Items listed in a dataset
BEGIN

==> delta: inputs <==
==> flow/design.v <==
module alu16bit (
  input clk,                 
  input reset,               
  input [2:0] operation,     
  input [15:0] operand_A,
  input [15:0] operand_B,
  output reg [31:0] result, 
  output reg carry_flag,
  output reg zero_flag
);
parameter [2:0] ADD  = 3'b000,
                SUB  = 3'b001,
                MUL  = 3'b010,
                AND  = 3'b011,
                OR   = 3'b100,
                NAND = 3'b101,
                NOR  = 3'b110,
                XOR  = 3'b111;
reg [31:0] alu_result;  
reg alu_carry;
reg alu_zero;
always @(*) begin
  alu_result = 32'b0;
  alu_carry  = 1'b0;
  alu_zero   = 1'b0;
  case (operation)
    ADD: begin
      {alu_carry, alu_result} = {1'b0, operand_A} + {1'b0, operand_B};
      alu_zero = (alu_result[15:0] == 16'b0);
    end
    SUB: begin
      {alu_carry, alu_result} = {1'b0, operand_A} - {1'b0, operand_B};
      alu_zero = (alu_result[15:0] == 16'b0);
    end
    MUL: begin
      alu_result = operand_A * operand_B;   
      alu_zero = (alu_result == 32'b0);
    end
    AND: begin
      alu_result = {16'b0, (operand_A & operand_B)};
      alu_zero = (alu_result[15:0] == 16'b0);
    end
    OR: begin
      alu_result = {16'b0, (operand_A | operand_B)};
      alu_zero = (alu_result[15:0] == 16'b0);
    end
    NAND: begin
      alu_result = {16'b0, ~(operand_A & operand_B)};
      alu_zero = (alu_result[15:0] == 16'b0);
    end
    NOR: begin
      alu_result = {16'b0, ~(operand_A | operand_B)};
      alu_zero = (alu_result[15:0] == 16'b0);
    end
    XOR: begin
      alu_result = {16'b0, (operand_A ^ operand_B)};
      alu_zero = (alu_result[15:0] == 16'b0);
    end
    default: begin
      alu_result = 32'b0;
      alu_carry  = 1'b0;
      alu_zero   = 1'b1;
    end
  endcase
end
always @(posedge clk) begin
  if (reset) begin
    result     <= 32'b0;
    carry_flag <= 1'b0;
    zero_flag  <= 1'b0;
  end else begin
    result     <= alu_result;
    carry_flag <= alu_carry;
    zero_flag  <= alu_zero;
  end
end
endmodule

END
BEGIN

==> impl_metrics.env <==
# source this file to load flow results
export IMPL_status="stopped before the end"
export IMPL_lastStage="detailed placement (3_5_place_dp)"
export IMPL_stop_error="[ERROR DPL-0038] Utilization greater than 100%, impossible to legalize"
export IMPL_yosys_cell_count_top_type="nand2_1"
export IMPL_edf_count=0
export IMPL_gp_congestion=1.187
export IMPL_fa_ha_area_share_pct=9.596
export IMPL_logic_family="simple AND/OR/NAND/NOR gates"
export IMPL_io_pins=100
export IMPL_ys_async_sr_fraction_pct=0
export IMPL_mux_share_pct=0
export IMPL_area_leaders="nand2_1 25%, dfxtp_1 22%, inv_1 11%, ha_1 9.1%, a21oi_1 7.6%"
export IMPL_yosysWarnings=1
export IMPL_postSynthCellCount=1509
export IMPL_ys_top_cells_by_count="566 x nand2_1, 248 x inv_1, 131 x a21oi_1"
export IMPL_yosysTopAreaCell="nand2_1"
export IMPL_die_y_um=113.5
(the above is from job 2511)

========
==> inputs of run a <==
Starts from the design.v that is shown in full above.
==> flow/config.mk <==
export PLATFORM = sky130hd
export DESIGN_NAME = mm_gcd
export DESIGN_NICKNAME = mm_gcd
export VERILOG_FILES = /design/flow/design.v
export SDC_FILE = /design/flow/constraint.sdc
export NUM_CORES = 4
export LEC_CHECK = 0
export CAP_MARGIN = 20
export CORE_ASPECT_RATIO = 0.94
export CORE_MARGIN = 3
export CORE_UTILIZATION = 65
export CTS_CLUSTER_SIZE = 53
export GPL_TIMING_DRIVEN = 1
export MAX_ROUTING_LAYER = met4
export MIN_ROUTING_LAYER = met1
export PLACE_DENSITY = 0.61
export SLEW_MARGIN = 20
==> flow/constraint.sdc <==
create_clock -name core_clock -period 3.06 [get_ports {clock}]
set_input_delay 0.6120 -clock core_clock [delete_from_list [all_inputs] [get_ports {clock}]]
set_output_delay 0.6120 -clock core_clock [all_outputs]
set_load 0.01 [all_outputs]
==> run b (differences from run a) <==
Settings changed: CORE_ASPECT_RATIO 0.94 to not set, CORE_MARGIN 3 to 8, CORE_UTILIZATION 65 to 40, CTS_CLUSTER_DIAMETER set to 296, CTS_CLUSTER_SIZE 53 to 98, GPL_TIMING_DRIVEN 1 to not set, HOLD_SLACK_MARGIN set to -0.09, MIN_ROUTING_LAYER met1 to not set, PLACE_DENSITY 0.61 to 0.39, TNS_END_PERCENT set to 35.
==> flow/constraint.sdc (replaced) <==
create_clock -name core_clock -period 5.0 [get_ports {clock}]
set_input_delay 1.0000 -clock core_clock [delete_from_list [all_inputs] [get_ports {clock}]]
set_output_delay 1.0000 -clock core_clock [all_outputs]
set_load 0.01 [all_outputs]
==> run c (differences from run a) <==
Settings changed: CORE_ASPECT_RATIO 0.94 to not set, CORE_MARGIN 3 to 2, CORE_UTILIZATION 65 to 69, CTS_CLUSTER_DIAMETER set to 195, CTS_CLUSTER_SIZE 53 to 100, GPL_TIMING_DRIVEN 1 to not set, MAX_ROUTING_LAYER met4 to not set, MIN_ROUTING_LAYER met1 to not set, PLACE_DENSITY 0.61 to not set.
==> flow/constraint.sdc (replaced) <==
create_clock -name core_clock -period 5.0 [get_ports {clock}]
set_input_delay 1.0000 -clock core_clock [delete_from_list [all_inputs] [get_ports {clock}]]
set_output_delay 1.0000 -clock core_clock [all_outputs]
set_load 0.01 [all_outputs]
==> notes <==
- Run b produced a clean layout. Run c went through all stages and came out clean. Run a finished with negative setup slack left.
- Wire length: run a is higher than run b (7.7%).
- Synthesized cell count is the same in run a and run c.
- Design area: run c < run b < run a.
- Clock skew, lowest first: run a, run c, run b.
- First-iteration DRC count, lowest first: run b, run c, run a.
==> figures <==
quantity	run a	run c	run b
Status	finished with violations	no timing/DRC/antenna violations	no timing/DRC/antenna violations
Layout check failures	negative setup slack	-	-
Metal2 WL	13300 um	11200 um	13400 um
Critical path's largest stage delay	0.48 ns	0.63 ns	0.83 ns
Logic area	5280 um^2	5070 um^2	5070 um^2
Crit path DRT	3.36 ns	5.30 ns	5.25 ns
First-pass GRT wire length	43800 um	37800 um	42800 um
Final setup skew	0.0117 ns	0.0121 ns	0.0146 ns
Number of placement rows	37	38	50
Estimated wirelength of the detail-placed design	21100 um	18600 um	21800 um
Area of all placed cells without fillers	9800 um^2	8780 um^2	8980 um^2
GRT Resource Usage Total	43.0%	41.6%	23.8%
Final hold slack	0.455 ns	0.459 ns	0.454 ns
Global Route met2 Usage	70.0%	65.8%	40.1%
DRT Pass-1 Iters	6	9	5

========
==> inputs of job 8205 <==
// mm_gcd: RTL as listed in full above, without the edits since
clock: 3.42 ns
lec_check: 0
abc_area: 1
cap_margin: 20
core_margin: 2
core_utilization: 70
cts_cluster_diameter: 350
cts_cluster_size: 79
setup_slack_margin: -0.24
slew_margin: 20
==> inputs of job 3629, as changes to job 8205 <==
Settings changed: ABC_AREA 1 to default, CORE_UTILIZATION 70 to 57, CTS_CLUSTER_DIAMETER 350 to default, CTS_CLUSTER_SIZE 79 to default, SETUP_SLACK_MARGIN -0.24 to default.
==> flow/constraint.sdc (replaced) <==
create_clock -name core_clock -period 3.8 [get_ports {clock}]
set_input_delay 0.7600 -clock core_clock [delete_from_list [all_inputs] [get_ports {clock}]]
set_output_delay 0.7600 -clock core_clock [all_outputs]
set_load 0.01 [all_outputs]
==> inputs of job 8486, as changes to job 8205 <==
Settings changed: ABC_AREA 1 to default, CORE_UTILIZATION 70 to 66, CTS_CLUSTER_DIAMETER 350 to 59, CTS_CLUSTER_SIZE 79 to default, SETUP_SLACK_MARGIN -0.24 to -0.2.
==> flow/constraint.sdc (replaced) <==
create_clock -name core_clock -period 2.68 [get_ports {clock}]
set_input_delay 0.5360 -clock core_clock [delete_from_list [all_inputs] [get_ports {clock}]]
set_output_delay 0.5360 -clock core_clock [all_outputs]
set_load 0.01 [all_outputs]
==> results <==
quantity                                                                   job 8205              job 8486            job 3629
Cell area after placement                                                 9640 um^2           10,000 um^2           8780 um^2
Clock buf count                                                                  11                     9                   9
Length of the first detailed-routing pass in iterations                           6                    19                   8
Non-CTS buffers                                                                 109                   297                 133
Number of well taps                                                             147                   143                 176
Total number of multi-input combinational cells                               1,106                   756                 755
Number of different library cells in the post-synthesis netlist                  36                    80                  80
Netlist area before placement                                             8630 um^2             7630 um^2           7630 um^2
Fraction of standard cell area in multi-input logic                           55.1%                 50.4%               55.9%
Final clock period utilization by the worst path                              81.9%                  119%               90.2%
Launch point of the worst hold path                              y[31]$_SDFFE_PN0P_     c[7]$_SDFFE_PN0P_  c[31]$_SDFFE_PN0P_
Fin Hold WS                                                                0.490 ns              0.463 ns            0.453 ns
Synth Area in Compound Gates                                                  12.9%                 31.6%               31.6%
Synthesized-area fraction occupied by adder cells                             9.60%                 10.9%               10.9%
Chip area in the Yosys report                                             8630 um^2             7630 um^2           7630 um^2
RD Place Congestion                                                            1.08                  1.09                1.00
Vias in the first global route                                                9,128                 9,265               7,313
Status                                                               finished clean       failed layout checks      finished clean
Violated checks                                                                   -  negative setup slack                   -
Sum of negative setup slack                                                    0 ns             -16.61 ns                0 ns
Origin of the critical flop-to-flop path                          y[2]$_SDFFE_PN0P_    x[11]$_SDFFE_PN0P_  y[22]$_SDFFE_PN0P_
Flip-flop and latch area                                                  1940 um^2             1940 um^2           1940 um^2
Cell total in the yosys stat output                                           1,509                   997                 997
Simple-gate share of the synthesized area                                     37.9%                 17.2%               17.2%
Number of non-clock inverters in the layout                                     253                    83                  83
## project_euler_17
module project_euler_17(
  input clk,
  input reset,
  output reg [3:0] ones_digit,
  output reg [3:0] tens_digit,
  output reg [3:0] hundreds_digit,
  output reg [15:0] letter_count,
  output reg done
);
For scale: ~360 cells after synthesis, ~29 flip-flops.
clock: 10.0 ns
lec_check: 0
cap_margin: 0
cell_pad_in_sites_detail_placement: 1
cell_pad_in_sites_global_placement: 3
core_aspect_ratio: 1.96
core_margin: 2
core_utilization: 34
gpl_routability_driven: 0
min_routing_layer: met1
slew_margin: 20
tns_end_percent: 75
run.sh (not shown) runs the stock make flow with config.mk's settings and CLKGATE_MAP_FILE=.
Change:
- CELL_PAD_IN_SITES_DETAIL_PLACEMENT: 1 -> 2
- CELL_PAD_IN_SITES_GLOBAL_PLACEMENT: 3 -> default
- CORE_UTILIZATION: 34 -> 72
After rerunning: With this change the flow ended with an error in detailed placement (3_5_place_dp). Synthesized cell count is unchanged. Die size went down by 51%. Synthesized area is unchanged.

END
BEGIN

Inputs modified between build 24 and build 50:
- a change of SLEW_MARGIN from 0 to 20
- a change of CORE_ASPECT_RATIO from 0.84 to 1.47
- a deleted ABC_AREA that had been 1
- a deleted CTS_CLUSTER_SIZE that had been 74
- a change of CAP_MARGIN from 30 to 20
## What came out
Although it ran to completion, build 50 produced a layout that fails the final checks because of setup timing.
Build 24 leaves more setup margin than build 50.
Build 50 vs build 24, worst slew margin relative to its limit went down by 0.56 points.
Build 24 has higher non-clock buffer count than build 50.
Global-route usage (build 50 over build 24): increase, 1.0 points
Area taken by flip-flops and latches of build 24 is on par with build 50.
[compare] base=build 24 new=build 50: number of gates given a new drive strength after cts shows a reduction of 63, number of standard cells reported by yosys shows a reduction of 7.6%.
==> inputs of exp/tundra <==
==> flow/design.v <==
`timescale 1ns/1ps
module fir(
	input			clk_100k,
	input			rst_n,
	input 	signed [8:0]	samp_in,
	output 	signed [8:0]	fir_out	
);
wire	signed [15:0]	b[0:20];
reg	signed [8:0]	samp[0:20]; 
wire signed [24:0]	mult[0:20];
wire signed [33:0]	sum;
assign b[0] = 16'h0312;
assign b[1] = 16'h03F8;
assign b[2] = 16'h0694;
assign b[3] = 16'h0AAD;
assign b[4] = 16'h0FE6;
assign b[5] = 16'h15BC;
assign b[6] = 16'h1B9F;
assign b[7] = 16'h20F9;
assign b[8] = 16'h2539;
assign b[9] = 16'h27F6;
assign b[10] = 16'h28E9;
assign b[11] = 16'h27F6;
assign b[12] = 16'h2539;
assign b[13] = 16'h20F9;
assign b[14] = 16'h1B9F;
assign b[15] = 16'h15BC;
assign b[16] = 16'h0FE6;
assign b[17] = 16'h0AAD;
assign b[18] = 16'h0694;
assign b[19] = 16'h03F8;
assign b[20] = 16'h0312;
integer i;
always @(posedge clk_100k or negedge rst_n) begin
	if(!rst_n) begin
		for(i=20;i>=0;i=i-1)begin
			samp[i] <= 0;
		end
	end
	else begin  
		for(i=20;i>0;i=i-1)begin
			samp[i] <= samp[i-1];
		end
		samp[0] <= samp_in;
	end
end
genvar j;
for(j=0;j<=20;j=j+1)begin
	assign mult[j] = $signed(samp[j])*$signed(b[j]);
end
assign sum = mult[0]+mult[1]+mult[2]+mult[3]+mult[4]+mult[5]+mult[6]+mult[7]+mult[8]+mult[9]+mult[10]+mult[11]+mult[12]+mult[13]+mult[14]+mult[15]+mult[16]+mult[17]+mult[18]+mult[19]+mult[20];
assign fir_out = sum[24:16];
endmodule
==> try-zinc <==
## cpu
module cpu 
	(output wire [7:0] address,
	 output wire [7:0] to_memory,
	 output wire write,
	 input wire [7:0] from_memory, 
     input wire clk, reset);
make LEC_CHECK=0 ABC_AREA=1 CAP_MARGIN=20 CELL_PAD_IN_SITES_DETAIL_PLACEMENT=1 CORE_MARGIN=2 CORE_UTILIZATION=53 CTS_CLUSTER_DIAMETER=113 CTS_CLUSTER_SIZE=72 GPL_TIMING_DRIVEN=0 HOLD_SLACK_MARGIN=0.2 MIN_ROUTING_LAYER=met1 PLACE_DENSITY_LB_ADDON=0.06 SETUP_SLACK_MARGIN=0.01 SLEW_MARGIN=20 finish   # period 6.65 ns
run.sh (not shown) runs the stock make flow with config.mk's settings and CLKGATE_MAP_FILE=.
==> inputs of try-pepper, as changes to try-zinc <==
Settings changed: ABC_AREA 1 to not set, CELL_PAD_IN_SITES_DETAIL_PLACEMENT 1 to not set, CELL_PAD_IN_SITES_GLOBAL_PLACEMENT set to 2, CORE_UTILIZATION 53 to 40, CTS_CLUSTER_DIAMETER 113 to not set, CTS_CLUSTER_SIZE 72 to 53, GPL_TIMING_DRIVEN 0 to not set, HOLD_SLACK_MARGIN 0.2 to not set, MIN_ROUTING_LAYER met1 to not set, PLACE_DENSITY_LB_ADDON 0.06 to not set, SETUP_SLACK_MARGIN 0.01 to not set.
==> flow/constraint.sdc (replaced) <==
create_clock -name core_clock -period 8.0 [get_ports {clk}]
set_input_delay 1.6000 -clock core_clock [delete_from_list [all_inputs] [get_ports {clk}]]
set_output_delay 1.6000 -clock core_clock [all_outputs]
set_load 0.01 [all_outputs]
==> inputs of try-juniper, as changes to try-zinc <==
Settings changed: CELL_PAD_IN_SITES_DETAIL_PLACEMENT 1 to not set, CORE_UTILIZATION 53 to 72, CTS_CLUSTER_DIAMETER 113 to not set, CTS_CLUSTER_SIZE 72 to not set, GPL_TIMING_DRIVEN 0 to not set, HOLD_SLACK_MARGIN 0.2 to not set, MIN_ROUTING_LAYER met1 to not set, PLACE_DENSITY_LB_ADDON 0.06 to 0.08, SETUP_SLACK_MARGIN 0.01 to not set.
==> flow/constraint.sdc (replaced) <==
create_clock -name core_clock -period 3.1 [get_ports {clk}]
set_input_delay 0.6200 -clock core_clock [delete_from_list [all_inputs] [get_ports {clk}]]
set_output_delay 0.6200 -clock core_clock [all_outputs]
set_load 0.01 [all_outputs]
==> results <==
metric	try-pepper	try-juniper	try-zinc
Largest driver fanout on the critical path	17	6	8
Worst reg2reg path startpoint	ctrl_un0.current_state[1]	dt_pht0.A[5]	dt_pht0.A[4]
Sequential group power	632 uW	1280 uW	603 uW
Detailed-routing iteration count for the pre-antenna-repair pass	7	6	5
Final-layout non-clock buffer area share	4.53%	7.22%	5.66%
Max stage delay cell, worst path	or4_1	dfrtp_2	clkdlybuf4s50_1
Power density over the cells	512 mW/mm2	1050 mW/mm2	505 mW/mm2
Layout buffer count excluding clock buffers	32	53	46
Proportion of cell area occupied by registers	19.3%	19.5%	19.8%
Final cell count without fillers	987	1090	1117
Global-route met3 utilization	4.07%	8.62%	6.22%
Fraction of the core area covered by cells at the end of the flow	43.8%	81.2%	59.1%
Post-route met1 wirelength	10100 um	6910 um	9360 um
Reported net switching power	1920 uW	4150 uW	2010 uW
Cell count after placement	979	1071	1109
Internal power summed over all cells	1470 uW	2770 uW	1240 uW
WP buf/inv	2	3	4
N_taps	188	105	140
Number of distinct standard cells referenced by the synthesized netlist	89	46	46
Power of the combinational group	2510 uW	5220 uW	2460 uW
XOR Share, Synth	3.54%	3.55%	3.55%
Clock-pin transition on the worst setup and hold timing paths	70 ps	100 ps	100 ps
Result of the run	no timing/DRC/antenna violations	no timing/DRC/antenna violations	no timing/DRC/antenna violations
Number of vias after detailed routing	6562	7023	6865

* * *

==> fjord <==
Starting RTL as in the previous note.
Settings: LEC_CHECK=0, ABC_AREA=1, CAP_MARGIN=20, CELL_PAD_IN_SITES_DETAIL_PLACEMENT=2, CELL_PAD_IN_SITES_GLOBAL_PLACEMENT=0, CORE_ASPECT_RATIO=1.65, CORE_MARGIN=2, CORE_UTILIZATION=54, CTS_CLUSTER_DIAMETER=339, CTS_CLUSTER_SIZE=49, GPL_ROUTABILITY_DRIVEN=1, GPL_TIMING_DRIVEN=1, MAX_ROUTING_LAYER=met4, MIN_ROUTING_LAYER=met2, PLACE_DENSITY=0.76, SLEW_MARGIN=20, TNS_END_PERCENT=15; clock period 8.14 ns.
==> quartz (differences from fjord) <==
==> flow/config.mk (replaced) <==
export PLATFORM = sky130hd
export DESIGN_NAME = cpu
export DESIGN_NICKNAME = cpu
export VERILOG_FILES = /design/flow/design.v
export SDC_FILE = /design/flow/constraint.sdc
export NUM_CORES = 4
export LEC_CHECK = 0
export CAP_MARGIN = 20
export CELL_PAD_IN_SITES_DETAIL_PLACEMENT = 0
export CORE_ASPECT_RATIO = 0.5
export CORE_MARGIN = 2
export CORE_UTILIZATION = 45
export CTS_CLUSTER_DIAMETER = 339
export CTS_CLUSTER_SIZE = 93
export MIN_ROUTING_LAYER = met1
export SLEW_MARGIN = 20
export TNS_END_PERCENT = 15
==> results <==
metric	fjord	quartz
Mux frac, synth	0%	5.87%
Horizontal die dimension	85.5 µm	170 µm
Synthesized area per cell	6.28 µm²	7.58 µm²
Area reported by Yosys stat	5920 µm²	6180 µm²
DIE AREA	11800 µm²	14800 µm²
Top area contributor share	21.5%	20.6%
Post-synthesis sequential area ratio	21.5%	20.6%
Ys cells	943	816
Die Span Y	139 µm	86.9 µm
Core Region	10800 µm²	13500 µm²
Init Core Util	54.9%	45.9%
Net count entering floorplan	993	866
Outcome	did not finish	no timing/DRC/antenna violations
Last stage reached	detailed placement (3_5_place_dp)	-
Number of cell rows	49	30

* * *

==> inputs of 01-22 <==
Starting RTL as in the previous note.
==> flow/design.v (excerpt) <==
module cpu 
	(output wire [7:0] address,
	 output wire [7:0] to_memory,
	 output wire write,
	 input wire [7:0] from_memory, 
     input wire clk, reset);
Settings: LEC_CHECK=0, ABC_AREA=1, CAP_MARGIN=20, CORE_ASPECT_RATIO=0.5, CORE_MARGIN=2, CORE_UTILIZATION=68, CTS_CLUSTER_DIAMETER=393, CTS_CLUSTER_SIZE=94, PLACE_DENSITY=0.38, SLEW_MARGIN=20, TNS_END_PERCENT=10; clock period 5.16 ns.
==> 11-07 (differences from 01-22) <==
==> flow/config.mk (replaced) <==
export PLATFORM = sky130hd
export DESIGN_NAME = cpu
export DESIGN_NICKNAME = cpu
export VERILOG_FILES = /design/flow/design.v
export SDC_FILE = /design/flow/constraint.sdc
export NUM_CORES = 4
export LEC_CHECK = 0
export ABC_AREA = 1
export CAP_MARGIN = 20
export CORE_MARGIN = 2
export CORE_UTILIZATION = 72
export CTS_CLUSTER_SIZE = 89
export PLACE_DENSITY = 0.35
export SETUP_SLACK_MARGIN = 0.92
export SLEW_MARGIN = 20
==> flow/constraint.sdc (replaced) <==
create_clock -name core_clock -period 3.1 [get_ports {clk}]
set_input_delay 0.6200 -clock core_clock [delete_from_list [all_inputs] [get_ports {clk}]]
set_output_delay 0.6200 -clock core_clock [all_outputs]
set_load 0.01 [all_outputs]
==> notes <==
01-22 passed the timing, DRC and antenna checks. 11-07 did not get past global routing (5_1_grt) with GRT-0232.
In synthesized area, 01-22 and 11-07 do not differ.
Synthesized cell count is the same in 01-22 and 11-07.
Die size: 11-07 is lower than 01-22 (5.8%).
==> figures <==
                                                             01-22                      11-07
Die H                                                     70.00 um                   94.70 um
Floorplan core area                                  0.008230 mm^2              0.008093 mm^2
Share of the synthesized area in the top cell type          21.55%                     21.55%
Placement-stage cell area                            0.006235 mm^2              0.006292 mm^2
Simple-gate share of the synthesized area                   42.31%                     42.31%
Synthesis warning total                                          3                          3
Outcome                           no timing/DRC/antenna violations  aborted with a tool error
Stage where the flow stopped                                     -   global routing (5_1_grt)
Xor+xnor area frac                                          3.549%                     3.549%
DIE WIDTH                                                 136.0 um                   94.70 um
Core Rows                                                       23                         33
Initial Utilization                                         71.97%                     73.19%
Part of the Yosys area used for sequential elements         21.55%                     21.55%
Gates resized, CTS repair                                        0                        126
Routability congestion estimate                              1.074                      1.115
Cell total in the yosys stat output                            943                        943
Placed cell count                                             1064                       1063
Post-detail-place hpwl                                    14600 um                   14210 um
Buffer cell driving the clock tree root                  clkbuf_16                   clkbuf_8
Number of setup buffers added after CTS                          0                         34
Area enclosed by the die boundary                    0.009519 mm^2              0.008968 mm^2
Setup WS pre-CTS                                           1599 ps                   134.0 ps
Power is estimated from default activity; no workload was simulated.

END

### Task requirements
Gather from the records above every line containing the string "skew".

### Answer area
- Clock skew, lowest first: run a, run c, run b.
Final setup skew	0.0117 ns	0.0121 ns	0.0146 ns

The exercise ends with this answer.